Com a devida vénia a um grande mestre 

Peço desculpa a todos mas não consigo pôr o vídeo e também não me aparece a opção para apagar.


Video em Sic Online

Edit: Obrigado aos moderadores por tão rápida e eficaz resposta.


----------



## trepkos (3 Dez 2008 às 12:52)

O mestre tem razão, estamos a viver alterações profundas e rápidas demais, umas por causa das chaminés, outras por cliclos, o que mais preocupa é a falta de resposta que Portugal têm para estas situações que já são uma realidade, não há planos para nada, é uma descoordenação imensa e desnorte que nos vai trazer nefastas consequências.


----------



## vitamos (3 Dez 2008 às 13:55)

Quem sou eu para contrariar o mestre... É verdade que ele falou de tantas coisas que estão em cima da mesa, mas existe um pormenor interessante.
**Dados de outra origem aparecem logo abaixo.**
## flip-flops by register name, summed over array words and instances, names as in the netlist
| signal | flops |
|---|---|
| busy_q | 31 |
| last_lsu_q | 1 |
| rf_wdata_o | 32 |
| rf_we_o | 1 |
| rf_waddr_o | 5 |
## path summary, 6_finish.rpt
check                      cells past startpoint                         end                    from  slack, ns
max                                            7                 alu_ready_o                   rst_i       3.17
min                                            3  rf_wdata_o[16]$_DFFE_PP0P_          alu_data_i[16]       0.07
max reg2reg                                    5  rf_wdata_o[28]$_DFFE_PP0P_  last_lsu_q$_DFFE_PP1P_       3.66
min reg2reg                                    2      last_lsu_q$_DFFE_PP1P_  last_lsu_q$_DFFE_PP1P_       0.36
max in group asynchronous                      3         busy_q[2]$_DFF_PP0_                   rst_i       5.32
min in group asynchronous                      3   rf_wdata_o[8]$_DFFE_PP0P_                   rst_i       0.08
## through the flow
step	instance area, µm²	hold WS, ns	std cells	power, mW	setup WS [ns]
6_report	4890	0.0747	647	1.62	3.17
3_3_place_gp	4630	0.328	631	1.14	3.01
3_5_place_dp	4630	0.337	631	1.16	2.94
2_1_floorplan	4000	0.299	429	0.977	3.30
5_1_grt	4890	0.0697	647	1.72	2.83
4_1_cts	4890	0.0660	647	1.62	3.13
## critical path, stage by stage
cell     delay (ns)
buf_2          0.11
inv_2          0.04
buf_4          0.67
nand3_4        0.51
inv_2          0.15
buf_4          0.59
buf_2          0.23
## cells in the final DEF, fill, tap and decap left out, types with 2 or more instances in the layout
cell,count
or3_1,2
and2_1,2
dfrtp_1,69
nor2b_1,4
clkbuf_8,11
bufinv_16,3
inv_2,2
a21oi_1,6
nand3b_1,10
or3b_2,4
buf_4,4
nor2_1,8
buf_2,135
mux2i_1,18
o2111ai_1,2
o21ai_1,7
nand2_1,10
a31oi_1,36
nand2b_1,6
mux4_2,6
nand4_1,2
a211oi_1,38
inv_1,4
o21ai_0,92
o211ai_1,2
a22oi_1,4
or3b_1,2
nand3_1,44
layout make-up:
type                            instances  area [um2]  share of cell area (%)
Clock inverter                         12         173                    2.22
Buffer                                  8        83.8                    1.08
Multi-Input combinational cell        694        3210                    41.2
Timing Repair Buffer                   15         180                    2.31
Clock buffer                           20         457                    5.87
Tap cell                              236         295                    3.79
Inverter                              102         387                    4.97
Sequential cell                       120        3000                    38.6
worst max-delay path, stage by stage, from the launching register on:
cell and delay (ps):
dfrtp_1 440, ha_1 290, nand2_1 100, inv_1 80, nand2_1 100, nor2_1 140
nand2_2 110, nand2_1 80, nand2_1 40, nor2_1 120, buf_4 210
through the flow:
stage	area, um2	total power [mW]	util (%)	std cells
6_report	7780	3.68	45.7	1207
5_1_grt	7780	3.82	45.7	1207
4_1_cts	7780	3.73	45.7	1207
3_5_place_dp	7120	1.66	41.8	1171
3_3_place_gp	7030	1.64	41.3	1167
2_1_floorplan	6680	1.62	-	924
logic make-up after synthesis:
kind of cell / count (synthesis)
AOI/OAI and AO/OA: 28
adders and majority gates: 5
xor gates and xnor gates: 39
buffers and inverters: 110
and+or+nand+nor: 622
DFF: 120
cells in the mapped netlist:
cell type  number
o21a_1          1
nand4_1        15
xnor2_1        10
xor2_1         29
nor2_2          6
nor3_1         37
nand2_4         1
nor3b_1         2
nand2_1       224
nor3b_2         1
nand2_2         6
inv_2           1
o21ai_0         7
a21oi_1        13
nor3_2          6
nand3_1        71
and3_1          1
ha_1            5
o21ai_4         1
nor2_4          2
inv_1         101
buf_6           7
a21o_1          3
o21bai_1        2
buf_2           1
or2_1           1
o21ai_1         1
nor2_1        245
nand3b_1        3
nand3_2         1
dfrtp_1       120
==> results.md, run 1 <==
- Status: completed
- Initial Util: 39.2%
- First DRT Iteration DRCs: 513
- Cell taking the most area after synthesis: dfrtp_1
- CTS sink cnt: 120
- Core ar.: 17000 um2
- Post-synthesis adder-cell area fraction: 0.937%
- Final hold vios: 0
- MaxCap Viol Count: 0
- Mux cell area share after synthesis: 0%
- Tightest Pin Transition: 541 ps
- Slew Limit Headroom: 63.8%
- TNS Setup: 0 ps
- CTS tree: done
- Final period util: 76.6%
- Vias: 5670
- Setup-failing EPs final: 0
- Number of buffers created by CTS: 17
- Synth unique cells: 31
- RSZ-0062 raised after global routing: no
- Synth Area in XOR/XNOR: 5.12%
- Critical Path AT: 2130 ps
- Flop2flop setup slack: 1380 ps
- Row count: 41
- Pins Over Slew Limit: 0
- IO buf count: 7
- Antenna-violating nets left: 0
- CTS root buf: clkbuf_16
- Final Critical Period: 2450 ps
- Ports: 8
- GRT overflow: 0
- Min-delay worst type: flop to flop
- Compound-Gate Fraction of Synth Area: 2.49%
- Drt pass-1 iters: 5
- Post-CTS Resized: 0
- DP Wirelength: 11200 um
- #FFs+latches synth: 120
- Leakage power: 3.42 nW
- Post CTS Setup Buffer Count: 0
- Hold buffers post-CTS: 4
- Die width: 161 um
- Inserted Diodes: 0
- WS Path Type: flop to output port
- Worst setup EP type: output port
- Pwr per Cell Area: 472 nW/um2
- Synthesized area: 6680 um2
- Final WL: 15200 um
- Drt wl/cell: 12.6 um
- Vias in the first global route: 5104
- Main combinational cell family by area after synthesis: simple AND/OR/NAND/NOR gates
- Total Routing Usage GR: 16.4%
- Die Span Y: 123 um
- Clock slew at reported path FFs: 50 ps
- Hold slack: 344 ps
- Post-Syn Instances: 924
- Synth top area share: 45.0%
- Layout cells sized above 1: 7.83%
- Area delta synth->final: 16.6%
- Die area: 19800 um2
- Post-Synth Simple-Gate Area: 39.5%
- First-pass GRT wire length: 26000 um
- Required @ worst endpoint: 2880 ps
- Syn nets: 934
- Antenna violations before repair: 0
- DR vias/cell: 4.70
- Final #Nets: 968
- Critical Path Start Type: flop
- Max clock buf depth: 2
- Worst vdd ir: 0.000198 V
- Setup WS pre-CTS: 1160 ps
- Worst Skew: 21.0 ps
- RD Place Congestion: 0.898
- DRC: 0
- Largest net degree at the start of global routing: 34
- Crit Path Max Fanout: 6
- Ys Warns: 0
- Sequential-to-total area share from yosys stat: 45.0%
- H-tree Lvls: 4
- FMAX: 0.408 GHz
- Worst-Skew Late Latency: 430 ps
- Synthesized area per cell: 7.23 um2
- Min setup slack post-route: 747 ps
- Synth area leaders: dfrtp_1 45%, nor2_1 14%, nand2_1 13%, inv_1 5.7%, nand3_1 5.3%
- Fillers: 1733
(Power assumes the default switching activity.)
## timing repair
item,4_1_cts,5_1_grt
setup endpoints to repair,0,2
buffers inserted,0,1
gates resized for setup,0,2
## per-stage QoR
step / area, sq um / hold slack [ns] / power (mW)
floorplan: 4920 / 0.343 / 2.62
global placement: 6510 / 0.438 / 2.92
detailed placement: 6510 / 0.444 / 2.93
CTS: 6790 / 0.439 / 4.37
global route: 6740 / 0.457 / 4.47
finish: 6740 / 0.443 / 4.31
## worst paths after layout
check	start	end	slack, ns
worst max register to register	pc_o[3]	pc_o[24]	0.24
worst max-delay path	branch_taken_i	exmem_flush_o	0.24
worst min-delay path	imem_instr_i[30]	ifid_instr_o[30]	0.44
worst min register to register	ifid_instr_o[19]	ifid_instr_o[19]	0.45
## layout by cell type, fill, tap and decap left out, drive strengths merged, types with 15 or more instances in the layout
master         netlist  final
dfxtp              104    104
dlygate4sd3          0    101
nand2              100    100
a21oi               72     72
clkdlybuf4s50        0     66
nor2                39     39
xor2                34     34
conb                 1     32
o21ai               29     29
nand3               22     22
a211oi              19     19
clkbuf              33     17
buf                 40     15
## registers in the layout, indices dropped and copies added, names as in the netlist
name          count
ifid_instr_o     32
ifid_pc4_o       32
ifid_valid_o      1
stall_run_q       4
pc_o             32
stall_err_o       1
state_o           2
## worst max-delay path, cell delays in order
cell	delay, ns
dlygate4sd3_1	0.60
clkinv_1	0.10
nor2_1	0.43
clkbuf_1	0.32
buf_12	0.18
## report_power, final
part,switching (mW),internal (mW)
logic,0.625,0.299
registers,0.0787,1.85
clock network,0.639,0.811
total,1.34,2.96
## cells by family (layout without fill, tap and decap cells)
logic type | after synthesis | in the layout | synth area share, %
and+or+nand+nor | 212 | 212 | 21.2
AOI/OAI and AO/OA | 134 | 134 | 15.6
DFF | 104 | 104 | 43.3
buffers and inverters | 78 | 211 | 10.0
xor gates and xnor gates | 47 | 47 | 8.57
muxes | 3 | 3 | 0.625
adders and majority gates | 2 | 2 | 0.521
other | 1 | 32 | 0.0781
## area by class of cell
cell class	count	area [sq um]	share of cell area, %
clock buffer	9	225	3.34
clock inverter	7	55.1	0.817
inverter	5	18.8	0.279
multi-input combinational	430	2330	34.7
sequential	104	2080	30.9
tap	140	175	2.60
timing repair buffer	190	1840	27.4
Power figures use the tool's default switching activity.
===== config.mk =====
export PLATFORM = sky130hd
export DESIGN_NAME = circular_dma_reader_flat
export DESIGN_NICKNAME = d
export VERILOG_FILES = /design/src/rtl/circular_dma_reader_pkg.sv /design/src/rtl/circular_dma_reader_if.sv /design/src/rtl/circular_dma_reader_fifo.sv /design/src/rtl/circular_dma_reader.sv /design/src/flat_wrapper.sv
export SDC_FILE = /design/constraint.sdc
export NUM_CORES = 2
export LEC_CHECK = 0
export ABC_AREA = 0
export CAP_MARGIN = 30
export CORE_ASPECT_RATIO = 1.4
export CORE_MARGIN = 4
export CORE_UTILIZATION = 45
export CTS_BUF_LIST = sky130_fd_sc_hd__clkbuf_4
export CTS_CLUSTER_SIZE = 40
export DETAILED_ROUTE_END_ITERATION = 12
export HOLD_SLACK_MARGIN = 0.03
export PLACE_DENSITY = 0.73
export SLEW_MARGIN = 20
export SYNTH_ARGS = -nofsm -noshare
export SYNTH_HDL_FRONTEND = slang
export SYNTH_SLANG_ARGS = --single-unit

===== constraint.sdc =====
create_clock -name clk -period 6.7 [get_ports clk]
set_input_delay 1.675 -clock clk [delete_from_list [all_inputs] [get_ports clk]]
set_output_delay 1.675 -clock clk [all_outputs]
set_load 0.005 [all_outputs]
Pela pressa do final da conversa na sic (depois de o seu discurso ter sido interrompido uma data de vezes...), por essa pressão do tempo e o facto de nos fazer limitar palavras e debitar rapidamente raciocínios, ficou algo em tom de alerta... que felizmente foi antecedido por "quantas pessoas dizem..." (assim me pareceu). E ainda bem que foi utilizado esse início senão teria claramente que pedir esclarecimentos sobre tão "incisivas" declarações. Se não tivesse havido essa adenda inicial voltávamos à utópica discussão de uns serem aquecedores e outros frigoríficos e mestre Anthímio ter mostrado o seu lado refrigerado.
Assim quero crer que foi só mesmo o que ele disse e nada mais


----------



## stormy (3 Dez 2008 às 14:28)

o nosso clima é por norma incerto  e eu resumo-o a isto: estação fria de nov a março e estação quente nos outros meses, estação chuvosa coincidente com a fria mas por vezes inexistente ou incerta.
a Tmed global destes ultimos 10 anos foi ligeiramente alta e este ano decidiu voltar ao normal quem sabe o que virá? será que para o ano volta a subir devido ao aumento da actividade solar?..talvez e é interessante que este outono/inverno frios estão a coincidir com o minimo solar....
o nosso clima tem um equilibrio dinamico portanto  o prudente é aceitar este ano como um entre tantos anos e reflectir ácerca do aquecimento/arrefecimento só quando a tendencia se revelar mais concisa pois agora ela está ainda baralhada.
acima de tudo temos de aceitar o clima portugues como ele é e aproveitar ao maximo o bom que ele nos traz.
boas


----------



## henriquesillva (3 Dez 2008 às 21:09)




----------



## storm (4 Dez 2008 às 08:42)

, muito bom, gosto muito de ouvir este senhor( só é pena que tão sempre a cortar o seu racíocinio)


----------